RECORDED DATA:
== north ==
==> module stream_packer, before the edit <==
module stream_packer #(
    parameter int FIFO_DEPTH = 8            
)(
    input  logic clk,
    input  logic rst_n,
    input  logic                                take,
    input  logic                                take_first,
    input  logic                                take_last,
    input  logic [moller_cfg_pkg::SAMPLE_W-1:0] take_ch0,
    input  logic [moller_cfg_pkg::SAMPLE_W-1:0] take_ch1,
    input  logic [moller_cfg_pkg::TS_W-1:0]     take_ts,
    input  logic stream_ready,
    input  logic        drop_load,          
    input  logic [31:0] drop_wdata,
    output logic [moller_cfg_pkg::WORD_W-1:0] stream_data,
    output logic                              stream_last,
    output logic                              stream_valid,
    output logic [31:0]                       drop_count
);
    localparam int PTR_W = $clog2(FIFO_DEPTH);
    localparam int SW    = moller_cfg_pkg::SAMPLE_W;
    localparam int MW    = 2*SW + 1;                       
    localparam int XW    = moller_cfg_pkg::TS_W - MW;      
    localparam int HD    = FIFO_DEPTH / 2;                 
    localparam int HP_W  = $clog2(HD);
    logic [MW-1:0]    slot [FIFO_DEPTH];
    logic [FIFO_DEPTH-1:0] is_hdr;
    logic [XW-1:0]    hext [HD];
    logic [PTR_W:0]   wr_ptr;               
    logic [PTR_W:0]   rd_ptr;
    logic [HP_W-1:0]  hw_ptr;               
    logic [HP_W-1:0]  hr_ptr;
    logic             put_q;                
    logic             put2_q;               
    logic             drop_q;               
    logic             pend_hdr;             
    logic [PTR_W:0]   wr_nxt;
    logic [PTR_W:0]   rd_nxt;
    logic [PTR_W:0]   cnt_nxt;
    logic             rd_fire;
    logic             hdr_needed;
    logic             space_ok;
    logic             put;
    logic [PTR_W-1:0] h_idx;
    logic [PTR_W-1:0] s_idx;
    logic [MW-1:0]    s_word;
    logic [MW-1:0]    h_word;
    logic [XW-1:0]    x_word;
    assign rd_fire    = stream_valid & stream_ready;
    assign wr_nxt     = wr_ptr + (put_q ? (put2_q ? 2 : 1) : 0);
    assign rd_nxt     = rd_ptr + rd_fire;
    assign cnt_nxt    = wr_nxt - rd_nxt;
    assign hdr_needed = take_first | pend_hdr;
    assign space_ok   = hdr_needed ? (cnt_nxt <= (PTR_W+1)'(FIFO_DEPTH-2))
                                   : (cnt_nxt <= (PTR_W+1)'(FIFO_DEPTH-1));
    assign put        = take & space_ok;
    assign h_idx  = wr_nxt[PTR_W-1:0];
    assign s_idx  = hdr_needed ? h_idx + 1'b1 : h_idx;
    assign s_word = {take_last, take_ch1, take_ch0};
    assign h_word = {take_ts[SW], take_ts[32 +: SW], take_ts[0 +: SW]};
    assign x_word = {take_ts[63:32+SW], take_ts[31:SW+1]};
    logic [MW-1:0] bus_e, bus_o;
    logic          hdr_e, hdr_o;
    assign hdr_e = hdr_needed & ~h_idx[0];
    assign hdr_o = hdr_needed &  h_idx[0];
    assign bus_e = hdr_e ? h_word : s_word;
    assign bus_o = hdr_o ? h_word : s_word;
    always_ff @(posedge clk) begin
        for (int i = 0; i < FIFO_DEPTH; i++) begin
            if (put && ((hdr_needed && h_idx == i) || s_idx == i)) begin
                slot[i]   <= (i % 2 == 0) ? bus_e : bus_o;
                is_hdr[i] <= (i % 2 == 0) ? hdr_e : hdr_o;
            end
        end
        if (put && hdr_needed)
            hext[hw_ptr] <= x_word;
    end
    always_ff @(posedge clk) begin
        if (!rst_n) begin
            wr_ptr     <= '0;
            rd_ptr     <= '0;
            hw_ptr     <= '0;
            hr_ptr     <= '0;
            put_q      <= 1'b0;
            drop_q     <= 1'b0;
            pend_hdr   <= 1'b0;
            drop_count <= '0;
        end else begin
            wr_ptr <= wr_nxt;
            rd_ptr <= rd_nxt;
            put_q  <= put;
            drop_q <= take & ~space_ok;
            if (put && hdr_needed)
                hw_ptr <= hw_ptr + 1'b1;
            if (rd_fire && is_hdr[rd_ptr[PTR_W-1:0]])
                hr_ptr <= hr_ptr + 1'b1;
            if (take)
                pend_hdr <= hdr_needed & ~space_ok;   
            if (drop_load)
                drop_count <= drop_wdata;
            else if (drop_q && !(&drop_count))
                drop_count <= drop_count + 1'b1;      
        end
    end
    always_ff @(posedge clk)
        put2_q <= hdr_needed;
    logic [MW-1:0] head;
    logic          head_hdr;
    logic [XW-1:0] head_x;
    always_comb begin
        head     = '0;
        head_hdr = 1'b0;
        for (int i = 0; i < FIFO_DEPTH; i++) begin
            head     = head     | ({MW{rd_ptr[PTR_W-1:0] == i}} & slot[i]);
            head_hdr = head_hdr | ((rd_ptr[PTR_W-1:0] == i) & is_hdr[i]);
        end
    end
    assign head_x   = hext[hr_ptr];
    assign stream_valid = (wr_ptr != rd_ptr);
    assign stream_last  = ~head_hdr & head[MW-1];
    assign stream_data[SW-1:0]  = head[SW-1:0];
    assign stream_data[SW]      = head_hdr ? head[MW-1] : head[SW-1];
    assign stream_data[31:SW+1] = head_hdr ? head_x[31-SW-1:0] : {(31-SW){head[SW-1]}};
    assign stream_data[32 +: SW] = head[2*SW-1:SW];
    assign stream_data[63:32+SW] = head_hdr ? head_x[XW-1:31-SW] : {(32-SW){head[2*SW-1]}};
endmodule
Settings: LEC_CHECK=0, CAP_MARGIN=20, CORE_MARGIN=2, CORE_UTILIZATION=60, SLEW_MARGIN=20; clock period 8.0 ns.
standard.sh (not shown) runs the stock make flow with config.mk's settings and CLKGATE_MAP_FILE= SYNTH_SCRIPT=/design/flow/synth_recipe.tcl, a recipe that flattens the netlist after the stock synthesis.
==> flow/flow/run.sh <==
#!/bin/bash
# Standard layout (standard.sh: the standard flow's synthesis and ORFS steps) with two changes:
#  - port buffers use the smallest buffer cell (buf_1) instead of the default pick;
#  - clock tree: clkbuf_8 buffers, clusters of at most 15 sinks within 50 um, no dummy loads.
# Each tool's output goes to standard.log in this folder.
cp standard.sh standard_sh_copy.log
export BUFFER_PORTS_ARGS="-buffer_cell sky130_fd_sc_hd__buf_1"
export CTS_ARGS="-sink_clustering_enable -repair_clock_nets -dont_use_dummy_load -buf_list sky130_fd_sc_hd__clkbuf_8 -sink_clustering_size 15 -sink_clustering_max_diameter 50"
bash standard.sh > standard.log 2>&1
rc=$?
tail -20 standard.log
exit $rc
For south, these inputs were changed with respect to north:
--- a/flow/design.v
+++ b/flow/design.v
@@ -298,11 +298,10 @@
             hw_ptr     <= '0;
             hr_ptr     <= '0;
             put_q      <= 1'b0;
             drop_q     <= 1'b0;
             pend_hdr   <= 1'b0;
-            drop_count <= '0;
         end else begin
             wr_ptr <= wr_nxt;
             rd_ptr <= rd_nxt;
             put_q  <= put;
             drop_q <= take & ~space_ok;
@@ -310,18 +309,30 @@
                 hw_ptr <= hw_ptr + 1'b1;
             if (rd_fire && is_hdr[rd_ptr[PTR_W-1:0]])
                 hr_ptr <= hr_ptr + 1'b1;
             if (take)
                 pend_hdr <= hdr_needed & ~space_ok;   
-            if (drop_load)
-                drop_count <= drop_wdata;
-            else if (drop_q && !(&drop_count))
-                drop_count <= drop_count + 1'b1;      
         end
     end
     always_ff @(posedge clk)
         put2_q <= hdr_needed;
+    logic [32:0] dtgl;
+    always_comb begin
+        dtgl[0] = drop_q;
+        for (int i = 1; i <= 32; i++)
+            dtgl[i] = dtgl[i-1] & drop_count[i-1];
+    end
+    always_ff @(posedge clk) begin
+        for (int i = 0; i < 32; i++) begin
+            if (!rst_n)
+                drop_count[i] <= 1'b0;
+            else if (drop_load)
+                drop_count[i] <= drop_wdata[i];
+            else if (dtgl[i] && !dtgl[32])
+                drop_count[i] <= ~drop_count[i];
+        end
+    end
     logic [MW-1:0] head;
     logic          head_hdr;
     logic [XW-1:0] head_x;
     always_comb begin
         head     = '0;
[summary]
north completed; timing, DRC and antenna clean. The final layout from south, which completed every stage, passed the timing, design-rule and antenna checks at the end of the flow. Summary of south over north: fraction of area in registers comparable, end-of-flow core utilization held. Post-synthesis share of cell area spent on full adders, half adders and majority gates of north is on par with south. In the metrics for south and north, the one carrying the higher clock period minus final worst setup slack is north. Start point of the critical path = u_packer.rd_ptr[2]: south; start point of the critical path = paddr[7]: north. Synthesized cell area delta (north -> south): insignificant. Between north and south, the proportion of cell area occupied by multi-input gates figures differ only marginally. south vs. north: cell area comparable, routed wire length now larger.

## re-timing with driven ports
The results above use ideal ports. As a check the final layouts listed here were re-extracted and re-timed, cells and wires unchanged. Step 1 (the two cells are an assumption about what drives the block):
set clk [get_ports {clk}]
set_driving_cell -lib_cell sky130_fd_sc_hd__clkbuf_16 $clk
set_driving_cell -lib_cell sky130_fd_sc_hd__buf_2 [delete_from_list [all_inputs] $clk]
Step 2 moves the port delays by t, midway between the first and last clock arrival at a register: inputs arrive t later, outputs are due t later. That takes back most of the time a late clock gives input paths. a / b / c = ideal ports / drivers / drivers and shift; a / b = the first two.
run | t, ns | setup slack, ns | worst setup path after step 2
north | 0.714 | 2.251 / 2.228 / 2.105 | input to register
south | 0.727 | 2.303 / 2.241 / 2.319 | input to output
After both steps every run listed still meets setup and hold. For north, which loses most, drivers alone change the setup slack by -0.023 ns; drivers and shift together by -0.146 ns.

EXERCISE INSTRUCTIONS:
Search the material for the word "posedge". Each line where it is found must be copied.

ANSWER FOR THE TASK:
    always_ff @(posedge clk) begin
    always_ff @(posedge clk) begin
    always_ff @(posedge clk)
     always_ff @(posedge clk)
+    always_ff @(posedge clk) begin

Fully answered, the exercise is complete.